[Collected data entries]
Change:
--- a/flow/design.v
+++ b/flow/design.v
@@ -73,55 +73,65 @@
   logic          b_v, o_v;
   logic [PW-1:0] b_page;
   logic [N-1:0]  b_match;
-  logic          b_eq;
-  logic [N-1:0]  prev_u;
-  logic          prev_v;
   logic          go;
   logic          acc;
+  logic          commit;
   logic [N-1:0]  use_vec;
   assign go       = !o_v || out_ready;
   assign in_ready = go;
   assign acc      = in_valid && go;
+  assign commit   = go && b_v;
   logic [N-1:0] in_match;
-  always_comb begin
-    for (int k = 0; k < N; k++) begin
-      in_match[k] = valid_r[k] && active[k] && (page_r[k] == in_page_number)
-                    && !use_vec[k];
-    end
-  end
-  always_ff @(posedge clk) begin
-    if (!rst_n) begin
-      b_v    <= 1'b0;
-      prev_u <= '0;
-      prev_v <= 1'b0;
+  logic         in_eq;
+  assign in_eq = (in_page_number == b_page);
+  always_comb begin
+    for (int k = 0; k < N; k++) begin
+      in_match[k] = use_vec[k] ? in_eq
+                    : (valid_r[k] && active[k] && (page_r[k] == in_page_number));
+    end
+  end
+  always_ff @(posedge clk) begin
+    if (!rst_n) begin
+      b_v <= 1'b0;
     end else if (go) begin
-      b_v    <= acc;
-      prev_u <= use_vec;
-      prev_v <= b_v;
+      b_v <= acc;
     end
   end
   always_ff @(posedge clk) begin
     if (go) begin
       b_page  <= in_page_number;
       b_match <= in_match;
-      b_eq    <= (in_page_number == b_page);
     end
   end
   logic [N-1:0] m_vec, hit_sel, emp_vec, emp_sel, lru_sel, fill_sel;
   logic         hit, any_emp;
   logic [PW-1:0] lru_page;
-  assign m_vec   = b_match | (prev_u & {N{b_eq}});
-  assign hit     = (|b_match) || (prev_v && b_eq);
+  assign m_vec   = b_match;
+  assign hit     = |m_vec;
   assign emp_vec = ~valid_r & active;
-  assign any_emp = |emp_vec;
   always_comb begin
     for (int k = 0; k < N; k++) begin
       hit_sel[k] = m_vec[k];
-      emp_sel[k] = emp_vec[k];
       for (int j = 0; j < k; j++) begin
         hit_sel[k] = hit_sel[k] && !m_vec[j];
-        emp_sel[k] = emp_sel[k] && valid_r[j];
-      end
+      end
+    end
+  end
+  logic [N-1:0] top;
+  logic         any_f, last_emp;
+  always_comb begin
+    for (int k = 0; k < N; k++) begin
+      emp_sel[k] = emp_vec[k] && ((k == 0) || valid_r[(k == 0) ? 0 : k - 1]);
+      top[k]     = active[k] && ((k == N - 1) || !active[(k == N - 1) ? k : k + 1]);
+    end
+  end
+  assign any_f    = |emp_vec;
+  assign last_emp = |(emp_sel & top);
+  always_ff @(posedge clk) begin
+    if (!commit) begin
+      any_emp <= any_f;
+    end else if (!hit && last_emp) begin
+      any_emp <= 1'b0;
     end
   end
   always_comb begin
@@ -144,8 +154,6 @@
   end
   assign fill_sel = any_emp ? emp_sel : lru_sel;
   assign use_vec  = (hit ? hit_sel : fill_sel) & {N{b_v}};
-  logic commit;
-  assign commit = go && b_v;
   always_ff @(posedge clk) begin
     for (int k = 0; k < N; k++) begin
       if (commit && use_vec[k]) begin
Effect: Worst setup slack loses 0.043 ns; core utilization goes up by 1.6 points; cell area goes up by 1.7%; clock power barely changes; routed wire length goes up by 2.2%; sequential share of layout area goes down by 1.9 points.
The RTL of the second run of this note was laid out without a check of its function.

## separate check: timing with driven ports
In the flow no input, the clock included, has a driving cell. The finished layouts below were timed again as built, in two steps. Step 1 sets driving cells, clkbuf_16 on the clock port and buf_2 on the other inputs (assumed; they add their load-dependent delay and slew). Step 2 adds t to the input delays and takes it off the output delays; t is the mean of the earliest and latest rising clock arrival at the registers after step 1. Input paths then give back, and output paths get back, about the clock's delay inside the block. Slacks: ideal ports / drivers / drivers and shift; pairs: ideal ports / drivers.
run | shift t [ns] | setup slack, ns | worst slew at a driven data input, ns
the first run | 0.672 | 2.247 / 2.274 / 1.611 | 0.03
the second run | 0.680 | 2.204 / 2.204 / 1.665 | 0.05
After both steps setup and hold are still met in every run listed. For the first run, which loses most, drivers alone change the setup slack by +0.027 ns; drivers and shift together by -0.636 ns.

==

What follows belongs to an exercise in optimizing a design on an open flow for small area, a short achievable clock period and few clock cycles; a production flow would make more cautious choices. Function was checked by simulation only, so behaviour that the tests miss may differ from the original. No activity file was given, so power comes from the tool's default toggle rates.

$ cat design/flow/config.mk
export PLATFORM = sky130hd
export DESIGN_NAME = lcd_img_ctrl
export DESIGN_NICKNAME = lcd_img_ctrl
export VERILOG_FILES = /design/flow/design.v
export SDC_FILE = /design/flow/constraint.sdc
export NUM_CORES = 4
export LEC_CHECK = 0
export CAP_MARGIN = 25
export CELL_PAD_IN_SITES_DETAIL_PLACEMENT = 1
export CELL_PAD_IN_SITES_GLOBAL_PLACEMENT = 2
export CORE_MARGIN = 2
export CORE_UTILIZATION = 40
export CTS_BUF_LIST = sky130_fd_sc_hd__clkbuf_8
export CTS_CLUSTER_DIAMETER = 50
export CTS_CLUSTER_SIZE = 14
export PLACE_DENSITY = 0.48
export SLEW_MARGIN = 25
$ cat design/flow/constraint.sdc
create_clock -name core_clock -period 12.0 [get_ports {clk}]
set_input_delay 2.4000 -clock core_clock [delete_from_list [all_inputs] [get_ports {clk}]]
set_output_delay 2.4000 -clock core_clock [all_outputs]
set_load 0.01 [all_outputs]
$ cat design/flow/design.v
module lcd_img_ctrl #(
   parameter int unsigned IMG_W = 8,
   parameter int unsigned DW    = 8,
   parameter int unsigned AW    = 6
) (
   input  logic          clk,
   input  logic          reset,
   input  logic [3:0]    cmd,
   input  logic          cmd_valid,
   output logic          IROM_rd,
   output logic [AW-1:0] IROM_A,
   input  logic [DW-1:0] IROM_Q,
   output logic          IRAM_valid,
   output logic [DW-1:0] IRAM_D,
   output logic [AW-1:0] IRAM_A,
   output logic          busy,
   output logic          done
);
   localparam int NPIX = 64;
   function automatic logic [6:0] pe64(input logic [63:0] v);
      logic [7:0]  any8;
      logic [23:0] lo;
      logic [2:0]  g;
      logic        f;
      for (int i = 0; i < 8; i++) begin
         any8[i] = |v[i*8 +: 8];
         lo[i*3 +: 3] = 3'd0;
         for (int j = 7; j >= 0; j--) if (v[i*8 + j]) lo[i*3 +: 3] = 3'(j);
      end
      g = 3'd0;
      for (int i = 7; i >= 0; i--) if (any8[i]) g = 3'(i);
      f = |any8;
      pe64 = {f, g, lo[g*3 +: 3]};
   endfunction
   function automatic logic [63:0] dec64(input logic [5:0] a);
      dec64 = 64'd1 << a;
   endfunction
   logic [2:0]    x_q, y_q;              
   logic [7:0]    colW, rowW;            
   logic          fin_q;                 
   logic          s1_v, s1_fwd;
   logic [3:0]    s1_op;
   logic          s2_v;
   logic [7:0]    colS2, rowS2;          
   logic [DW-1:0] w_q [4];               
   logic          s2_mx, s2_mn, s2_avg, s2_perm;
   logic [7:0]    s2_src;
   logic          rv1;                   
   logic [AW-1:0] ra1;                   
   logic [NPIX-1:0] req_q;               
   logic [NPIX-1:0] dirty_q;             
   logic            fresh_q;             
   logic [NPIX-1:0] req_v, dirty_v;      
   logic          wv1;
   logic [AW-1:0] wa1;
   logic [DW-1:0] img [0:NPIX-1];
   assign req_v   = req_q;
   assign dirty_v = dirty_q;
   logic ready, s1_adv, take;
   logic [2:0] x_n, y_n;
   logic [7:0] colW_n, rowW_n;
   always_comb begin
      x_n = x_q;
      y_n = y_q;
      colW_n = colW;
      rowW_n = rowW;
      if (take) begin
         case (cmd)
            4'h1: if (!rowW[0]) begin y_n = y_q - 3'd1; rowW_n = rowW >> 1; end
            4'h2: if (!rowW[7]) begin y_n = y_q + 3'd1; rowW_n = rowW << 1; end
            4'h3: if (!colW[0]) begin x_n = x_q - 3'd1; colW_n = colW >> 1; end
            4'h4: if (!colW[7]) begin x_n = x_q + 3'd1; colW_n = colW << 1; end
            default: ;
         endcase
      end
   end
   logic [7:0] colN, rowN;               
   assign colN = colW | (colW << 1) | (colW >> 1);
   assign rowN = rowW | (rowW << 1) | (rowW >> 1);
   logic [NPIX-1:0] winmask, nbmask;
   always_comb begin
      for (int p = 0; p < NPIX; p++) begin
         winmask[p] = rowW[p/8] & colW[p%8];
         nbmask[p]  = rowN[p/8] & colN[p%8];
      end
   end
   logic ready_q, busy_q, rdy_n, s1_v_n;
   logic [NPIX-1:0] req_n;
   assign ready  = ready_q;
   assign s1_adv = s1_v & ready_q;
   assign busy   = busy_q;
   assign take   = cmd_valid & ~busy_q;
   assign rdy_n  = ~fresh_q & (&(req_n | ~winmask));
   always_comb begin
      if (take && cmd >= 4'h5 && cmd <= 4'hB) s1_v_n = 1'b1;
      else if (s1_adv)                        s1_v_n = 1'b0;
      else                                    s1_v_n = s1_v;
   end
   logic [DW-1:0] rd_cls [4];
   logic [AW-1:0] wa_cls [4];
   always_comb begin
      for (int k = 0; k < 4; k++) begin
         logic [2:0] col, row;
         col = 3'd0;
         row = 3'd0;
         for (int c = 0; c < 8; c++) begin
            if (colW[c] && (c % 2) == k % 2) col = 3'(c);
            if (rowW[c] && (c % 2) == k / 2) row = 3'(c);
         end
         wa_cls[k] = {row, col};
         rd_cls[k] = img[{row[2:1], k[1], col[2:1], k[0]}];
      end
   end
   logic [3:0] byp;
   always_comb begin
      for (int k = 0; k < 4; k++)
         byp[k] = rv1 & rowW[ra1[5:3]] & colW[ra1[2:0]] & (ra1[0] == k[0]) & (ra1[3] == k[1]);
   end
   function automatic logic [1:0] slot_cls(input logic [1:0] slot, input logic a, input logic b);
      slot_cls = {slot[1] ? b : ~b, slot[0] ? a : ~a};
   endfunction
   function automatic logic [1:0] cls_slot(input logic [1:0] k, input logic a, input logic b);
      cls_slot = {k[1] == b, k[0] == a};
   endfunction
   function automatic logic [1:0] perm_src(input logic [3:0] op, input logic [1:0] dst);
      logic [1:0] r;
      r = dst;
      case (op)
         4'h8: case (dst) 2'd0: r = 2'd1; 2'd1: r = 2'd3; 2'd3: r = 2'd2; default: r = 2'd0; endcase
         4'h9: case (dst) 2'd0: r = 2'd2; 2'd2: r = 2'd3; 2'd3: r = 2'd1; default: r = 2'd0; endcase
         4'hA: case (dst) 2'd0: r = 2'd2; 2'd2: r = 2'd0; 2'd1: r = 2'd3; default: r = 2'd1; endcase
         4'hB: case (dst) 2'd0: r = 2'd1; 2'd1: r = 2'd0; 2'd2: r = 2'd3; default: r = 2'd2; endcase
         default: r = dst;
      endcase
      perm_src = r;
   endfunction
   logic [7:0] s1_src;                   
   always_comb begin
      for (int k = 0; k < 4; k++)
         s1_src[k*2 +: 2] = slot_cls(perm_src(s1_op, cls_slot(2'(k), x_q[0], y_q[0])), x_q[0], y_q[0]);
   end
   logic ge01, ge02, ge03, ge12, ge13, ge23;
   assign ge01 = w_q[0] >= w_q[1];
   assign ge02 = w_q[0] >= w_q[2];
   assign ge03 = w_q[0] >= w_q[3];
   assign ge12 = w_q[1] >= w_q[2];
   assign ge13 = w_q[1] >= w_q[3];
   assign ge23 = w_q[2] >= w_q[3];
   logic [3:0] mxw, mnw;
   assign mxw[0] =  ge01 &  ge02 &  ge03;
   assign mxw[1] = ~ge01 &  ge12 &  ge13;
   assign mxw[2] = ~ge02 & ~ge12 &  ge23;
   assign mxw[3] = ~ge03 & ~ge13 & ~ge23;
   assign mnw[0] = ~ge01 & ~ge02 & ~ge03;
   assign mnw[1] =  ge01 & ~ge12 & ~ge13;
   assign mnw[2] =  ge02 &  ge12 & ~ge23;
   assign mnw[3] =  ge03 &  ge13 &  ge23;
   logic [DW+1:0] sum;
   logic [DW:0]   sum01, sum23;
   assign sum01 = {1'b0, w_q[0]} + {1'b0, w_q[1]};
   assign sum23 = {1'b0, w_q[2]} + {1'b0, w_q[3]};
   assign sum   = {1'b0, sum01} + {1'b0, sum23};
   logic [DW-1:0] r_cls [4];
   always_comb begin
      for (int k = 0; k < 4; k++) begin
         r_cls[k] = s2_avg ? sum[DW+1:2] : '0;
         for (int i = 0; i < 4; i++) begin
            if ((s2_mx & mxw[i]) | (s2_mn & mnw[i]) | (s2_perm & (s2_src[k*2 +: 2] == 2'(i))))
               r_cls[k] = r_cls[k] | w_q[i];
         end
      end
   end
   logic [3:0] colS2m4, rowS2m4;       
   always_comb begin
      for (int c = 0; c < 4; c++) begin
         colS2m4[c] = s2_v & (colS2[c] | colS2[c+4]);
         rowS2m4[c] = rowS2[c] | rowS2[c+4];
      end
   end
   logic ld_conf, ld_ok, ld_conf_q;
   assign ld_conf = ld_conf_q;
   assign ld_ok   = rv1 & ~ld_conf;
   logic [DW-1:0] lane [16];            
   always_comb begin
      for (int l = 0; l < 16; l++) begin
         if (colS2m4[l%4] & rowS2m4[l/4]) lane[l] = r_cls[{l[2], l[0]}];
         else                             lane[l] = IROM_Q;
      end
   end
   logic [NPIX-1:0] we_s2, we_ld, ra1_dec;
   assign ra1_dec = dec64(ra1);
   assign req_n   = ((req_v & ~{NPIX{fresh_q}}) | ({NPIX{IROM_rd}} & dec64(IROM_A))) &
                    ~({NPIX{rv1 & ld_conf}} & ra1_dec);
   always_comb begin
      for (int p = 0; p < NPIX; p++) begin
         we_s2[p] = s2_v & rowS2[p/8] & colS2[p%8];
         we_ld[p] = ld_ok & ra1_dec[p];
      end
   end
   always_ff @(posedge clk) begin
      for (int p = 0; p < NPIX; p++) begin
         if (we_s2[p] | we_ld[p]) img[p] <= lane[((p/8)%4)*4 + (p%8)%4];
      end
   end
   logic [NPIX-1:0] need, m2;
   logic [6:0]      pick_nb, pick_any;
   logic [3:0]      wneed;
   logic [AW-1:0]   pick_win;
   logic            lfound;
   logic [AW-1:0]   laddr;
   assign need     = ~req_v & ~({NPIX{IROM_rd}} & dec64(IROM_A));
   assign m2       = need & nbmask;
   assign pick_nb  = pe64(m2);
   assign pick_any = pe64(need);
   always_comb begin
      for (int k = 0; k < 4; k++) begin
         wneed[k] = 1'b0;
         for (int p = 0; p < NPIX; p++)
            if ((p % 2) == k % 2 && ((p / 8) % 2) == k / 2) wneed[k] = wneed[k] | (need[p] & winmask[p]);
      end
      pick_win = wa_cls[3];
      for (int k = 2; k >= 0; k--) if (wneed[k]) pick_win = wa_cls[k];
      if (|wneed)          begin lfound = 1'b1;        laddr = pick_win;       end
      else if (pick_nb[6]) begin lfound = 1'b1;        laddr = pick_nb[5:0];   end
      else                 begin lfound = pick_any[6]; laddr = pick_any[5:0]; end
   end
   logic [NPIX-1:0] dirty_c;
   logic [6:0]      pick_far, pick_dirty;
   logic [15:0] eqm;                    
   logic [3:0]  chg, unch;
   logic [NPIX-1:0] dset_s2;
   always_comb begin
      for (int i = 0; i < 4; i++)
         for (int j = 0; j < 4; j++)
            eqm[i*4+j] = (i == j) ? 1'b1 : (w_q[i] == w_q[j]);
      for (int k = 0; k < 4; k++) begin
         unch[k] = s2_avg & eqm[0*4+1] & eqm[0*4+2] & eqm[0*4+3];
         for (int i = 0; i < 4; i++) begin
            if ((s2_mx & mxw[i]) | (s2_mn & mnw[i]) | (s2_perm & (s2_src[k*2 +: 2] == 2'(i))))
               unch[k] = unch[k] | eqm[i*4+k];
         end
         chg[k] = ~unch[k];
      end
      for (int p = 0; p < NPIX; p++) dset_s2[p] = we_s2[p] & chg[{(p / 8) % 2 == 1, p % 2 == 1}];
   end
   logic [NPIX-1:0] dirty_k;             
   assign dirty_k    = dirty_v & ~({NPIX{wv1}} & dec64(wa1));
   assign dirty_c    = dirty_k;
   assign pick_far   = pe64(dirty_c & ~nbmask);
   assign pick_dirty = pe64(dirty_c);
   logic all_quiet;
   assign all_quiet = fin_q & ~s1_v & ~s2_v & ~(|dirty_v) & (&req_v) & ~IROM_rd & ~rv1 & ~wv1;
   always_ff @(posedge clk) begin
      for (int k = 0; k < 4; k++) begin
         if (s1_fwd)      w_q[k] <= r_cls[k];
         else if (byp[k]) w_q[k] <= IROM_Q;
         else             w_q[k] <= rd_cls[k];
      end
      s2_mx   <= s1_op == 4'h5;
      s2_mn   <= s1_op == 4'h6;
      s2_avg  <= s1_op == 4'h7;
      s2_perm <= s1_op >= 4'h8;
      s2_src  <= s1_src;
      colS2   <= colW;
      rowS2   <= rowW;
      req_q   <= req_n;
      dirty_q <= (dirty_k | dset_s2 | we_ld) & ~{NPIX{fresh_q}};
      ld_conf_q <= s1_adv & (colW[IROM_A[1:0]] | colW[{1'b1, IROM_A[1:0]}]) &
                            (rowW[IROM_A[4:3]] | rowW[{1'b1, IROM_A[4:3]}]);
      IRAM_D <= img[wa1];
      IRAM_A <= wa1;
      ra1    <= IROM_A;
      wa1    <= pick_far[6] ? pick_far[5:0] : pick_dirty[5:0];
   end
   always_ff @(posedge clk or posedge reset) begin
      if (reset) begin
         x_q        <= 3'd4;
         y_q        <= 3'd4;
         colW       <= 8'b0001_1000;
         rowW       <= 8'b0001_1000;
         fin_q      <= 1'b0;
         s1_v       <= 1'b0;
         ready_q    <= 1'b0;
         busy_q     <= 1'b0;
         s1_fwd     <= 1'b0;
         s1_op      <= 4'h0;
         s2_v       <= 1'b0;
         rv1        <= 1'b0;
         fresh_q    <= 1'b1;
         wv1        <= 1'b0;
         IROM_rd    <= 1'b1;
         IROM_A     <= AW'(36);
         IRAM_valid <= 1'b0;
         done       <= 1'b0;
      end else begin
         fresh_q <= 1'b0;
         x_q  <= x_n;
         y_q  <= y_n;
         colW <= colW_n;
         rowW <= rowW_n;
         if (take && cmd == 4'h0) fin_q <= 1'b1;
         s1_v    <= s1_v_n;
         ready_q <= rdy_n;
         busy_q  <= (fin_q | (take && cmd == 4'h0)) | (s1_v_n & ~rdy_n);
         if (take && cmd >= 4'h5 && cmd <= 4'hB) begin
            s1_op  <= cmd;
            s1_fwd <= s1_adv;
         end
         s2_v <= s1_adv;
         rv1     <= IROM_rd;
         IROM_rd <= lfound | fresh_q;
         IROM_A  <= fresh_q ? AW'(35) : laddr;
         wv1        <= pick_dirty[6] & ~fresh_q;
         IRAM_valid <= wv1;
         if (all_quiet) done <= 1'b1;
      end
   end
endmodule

### Exercise brief
Could you repeat exactly the lines above from the line with "The RTL of the" up to and including the line with "## separate check: timing with driven ports", and only those?

### Result of this exercise
The RTL of the second run of this note was laid out without a check of its function.

## separate check: timing with driven ports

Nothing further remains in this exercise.